→ **About this task**:
Which lines below hold the word "from"? Report each one.

→ **Data under study**:
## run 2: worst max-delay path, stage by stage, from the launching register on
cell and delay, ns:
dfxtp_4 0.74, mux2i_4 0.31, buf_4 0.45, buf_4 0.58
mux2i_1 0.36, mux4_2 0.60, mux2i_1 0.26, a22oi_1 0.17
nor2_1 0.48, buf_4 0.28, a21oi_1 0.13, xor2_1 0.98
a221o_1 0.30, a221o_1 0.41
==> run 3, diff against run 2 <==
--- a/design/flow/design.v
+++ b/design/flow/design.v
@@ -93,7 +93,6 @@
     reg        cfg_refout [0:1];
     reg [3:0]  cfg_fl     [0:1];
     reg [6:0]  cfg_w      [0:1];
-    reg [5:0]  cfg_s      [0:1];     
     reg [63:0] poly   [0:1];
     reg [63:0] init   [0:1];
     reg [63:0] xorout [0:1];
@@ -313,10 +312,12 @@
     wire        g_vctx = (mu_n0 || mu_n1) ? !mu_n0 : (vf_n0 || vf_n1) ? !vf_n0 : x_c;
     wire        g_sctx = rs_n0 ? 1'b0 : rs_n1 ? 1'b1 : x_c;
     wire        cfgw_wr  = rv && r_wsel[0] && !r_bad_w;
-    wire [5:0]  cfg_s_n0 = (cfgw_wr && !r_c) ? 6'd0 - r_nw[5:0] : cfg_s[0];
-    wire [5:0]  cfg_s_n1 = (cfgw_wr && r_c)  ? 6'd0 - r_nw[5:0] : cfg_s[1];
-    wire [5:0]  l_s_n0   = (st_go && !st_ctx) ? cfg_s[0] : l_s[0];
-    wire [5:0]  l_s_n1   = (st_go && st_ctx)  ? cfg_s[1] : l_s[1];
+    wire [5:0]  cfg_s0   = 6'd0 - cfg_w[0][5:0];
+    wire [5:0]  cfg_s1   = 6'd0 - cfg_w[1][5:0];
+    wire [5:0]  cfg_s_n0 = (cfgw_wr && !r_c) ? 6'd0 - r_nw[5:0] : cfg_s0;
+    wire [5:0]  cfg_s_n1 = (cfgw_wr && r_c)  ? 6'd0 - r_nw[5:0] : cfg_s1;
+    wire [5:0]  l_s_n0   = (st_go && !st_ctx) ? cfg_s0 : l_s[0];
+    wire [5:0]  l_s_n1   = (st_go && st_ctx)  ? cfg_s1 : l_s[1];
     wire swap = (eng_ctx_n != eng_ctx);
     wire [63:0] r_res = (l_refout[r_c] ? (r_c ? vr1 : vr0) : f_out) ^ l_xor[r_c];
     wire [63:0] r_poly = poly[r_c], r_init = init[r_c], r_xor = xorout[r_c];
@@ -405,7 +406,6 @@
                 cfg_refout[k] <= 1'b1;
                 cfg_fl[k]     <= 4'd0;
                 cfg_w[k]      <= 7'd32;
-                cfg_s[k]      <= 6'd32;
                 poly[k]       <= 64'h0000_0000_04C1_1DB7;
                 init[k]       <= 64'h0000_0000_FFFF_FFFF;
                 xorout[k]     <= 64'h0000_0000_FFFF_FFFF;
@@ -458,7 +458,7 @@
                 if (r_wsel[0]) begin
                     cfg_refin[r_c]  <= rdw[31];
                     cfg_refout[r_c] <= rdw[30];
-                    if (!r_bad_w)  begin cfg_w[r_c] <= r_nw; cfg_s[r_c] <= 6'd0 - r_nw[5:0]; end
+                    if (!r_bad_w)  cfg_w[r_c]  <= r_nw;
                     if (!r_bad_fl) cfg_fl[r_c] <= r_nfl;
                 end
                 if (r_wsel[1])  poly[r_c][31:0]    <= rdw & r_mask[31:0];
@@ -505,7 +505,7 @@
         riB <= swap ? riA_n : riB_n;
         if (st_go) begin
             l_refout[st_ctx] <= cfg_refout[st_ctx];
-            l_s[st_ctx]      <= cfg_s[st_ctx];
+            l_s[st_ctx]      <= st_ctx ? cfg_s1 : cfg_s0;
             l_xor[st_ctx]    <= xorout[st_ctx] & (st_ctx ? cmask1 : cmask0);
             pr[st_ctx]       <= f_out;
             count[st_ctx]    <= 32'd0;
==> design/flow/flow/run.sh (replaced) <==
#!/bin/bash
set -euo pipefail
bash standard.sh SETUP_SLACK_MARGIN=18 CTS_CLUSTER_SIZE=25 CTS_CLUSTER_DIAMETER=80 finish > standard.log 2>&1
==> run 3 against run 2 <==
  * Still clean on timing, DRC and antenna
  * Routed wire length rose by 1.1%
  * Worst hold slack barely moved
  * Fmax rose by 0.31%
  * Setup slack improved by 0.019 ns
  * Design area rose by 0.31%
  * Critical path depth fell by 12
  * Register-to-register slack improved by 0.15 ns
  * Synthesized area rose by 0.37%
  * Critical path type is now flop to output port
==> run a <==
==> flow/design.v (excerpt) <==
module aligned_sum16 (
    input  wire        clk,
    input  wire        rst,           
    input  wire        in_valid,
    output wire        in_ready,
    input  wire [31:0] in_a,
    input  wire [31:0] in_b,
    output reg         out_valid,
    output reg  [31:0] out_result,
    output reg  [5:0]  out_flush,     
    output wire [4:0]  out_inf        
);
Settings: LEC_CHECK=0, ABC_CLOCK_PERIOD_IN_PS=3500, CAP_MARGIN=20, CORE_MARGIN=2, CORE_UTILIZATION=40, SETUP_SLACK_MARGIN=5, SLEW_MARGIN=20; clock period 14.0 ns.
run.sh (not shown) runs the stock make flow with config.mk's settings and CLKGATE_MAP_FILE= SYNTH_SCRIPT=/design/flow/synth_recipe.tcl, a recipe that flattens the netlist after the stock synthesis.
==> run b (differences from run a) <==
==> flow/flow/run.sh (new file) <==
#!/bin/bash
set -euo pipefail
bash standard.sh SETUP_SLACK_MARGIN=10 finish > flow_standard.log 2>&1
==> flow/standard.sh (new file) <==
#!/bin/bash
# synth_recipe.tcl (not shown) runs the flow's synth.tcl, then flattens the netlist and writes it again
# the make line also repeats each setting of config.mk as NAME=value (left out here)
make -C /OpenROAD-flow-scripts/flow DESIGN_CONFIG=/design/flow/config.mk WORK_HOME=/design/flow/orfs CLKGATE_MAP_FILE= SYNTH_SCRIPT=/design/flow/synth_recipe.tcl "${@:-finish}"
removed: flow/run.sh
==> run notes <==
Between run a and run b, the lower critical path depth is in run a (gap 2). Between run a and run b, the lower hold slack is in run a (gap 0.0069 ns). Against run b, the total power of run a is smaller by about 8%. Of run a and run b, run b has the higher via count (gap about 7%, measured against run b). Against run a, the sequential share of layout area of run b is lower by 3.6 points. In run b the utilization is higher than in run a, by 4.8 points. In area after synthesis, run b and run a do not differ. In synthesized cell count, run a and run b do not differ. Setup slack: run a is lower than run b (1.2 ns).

→ **Expected answer**:
## run 2: worst max-delay path, stage by stage, from the launching register on
==> run b (differences from run a) <==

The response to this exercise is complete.